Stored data
● ● ● ●

**src/rtl/stage_sequencer.sv**
```systemverilog
`default_nettype none
// ============================================================================
// Module   : stage_sequencer
// Purpose  : One-hot multicycle stage controller with skipping, stalls,
//            condition-fail early retire, flush and retire/stall counters.
// Revision : 1.0  initial release
// ============================================================================
module stage_sequencer #(
    parameter  int NUM_STAGES   = 5,
    parameter  int DECODE_STAGE = 1,
    parameter  int COND_STAGE   = 2,
    parameter  int CNT_WIDTH    = 16,
    localparam int STAGE_W      = $clog2(NUM_STAGES)
) (
    input  logic                  clk,
    input  logic                  nreset,
    input  logic                  run,
    input  logic [NUM_STAGES-1:0] skip_mask,
    input  logic                  stall,
    input  logic                  cond_fail,
    input  logic                  flush,
    input  logic                  clr_counts,
    output logic [NUM_STAGES-1:0] stage_en,
    output logic                  stage_adv,
    output logic [STAGE_W-1:0]    stage_idx,
    output logic                  busy,
    output logic                  retire,
    output logic [CNT_WIDTH-1:0]  retire_count,
    output logic [CNT_WIDTH-1:0]  stall_count
);

    localparam logic [STAGE_W-1:0]    c_DECODE   = STAGE_W'(DECODE_STAGE);
    localparam logic [STAGE_W-1:0]    c_COND     = STAGE_W'(COND_STAGE);
    localparam logic [NUM_STAGES-1:0] c_LOW_BITS = NUM_STAGES'((1 << (DECODE_STAGE + 1)) - 1);

    typedef enum logic [0:0] {
        IDLE = 1'b0,
        BUSY = 1'b1
    } state_t;

    state_t                r_state;
    state_t                w_nextState;
    logic [STAGE_W-1:0]    r_stage;
    logic [STAGE_W-1:0]    w_nextStage;
    logic [NUM_STAGES-1:0] r_mask;
    logic [NUM_STAGES-1:0] w_nextMask;
    logic [CNT_WIDTH-1:0]  r_retireCount;
    logic [CNT_WIDTH-1:0]  r_stallCount;

    logic                  w_busy;
    logic                  w_adv;
    logic                  w_atDecode;
    logic                  w_retire;
    logic                  w_found;
    logic [NUM_STAGES-1:0] w_decMask;
    logic [NUM_STAGES-1:0] w_effMask;
    logic [NUM_STAGES-1:0] w_above;
    logic [NUM_STAGES-1:0] w_cand;
    logic [NUM_STAGES-1:0] w_low;
    logic [STAGE_W-1:0]    w_lowest;

    // Next-stage search: the decode stage uses the incoming mask directly so
    // the stage right after decode already honours it.
    always_comb begin
        w_busy     = (r_state == BUSY);
        w_adv      = w_busy & ~stall & ~flush;
        w_atDecode = (r_stage == c_DECODE);
        w_decMask  = skip_mask & ~c_LOW_BITS;
        w_effMask  = w_atDecode ? w_decMask : r_mask;
        w_above    = ({NUM_STAGES{1'b1}} << r_stage) << 1;
        w_cand     = ~w_effMask & w_above;
        w_low      = w_cand & (~w_cand + NUM_STAGES'(1));
        w_found    = |w_cand;
        w_lowest   = '0;
        for (int j = 0; j < NUM_STAGES; j++) begin
            if (w_low == (NUM_STAGES'(1) << j)) begin
                w_lowest = STAGE_W'(j);
            end
        end
        w_retire = w_adv & (((r_stage == c_COND) & cond_fail) | ~w_found);
    end

    always_comb begin
        w_nextState = r_state;
        w_nextStage = r_stage;
        w_nextMask  = r_mask;
        case (r_state)
            IDLE: begin
                if (run) begin
                    w_nextState = BUSY;
                    w_nextStage = '0;
                    w_nextMask  = '0;
                end
            end
            BUSY: begin
                if (flush || w_retire) begin
                    w_nextState = run ? BUSY : IDLE;
                    w_nextStage = '0;
                    w_nextMask  = '0;
                end else if (!stall) begin
                    w_nextStage = w_lowest;
                    if (w_atDecode) begin
                        w_nextMask = w_decMask;
                    end
                end
            end
            default: begin
                w_nextState = IDLE;
                w_nextStage = '0;
                w_nextMask  = '0;
            end
        endcase
    end

    always_ff @(posedge clk) begin
        if (nreset) begin
            r_state <= IDLE;
            r_stage <= '0;
            r_mask  <= '0;
        end else begin
            r_state <= w_nextState;
            r_stage <= w_nextStage;
            r_mask  <= w_nextMask;
        end
    end

    // Clearing wins over a same-cycle increment.
    always_ff @(posedge clk) begin
        if (nreset || clr_counts) begin
            r_retireCount <= '0;
            r_stallCount  <= '0;
        end else begin
            if (w_retire) begin
                r_retireCount <= r_retireCount + CNT_WIDTH'(1);
            end
            if (w_busy && stall && !flush) begin
                r_stallCount <= r_stallCount + CNT_WIDTH'(1);
            end
        end
    end

    assign stage_en     = w_busy ? (NUM_STAGES'(1) << r_stage) : '0;
    assign stage_idx    = w_busy ? r_stage : '0;
    assign stage_adv    = w_adv;
    assign busy         = w_busy;
    assign retire       = w_retire;
    assign retire_count = r_retireCount;
    assign stall_count  = r_stallCount;

endmodule
`default_nettype wire

```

● ● ● ●

▶ EXERCISE REQUIREMENTS
For this exercise, write all the records out again exactly.

▶ WRITTEN SOLUTION
**src/rtl/stage_sequencer.sv**
```systemverilog
`default_nettype none
// ============================================================================
// Module   : stage_sequencer
// Purpose  : One-hot multicycle stage controller with skipping, stalls,
//            condition-fail early retire, flush and retire/stall counters.
// Revision : 1.0  initial release
// ============================================================================
module stage_sequencer #(
    parameter  int NUM_STAGES   = 5,
    parameter  int DECODE_STAGE = 1,
    parameter  int COND_STAGE   = 2,
    parameter  int CNT_WIDTH    = 16,
    localparam int STAGE_W      = $clog2(NUM_STAGES)
) (
    input  logic                  clk,
    input  logic                  nreset,
    input  logic                  run,
    input  logic [NUM_STAGES-1:0] skip_mask,
    input  logic                  stall,
    input  logic                  cond_fail,
    input  logic                  flush,
    input  logic                  clr_counts,
    output logic [NUM_STAGES-1:0] stage_en,
    output logic                  stage_adv,
    output logic [STAGE_W-1:0]    stage_idx,
    output logic                  busy,
    output logic                  retire,
    output logic [CNT_WIDTH-1:0]  retire_count,
    output logic [CNT_WIDTH-1:0]  stall_count
);

    localparam logic [STAGE_W-1:0]    c_DECODE   = STAGE_W'(DECODE_STAGE);
    localparam logic [STAGE_W-1:0]    c_COND     = STAGE_W'(COND_STAGE);
    localparam logic [NUM_STAGES-1:0] c_LOW_BITS = NUM_STAGES'((1 << (DECODE_STAGE + 1)) - 1);

    typedef enum logic [0:0] {
        IDLE = 1'b0,
        BUSY = 1'b1
    } state_t;

    state_t                r_state;
    state_t                w_nextState;
    logic [STAGE_W-1:0]    r_stage;
    logic [STAGE_W-1:0]    w_nextStage;
    logic [NUM_STAGES-1:0] r_mask;
    logic [NUM_STAGES-1:0] w_nextMask;
    logic [CNT_WIDTH-1:0]  r_retireCount;
    logic [CNT_WIDTH-1:0]  r_stallCount;

    logic                  w_busy;
    logic                  w_adv;
    logic                  w_atDecode;
    logic                  w_retire;
    logic                  w_found;
    logic [NUM_STAGES-1:0] w_decMask;
    logic [NUM_STAGES-1:0] w_effMask;
    logic [NUM_STAGES-1:0] w_above;
    logic [NUM_STAGES-1:0] w_cand;
    logic [NUM_STAGES-1:0] w_low;
    logic [STAGE_W-1:0]    w_lowest;

    // Next-stage search: the decode stage uses the incoming mask directly so
    // the stage right after decode already honours it.
    always_comb begin
        w_busy     = (r_state == BUSY);
        w_adv      = w_busy & ~stall & ~flush;
        w_atDecode = (r_stage == c_DECODE);
        w_decMask  = skip_mask & ~c_LOW_BITS;
        w_effMask  = w_atDecode ? w_decMask : r_mask;
        w_above    = ({NUM_STAGES{1'b1}} << r_stage) << 1;
        w_cand     = ~w_effMask & w_above;
        w_low      = w_cand & (~w_cand + NUM_STAGES'(1));
        w_found    = |w_cand;
        w_lowest   = '0;
        for (int j = 0; j < NUM_STAGES; j++) begin
            if (w_low == (NUM_STAGES'(1) << j)) begin
                w_lowest = STAGE_W'(j);
            end
        end
        w_retire = w_adv & (((r_stage == c_COND) & cond_fail) | ~w_found);
    end

    always_comb begin
        w_nextState = r_state;
        w_nextStage = r_stage;
        w_nextMask  = r_mask;
        case (r_state)
            IDLE: begin
                if (run) begin
                    w_nextState = BUSY;
                    w_nextStage = '0;
                    w_nextMask  = '0;
                end
            end
            BUSY: begin
                if (flush || w_retire) begin
                    w_nextState = run ? BUSY : IDLE;
                    w_nextStage = '0;
                    w_nextMask  = '0;
                end else if (!stall) begin
                    w_nextStage = w_lowest;
                    if (w_atDecode) begin
                        w_nextMask = w_decMask;
                    end
                end
            end
            default: begin
                w_nextState = IDLE;
                w_nextStage = '0;
                w_nextMask  = '0;
            end
        endcase
    end

    always_ff @(posedge clk) begin
        if (nreset) begin
            r_state <= IDLE;
            r_stage <= '0;
            r_mask  <= '0;
        end else begin
            r_state <= w_nextState;
            r_stage <= w_nextStage;
            r_mask  <= w_nextMask;
        end
    end

    // Clearing wins over a same-cycle increment.
    always_ff @(posedge clk) begin
        if (nreset || clr_counts) begin
            r_retireCount <= '0;
            r_stallCount  <= '0;
        end else begin
            if (w_retire) begin
                r_retireCount <= r_retireCount + CNT_WIDTH'(1);
            end
            if (w_busy && stall && !flush) begin
                r_stallCount <= r_stallCount + CNT_WIDTH'(1);
            end
        end
    end

    assign stage_en     = w_busy ? (NUM_STAGES'(1) << r_stage) : '0;
    assign stage_idx    = w_busy ? r_stage : '0;
    assign stage_adv    = w_adv;
    assign busy         = w_busy;
    assign retire       = w_retire;
    assign retire_count = r_retireCount;
    assign stall_count  = r_stallCount;

endmodule
`default_nettype wire

```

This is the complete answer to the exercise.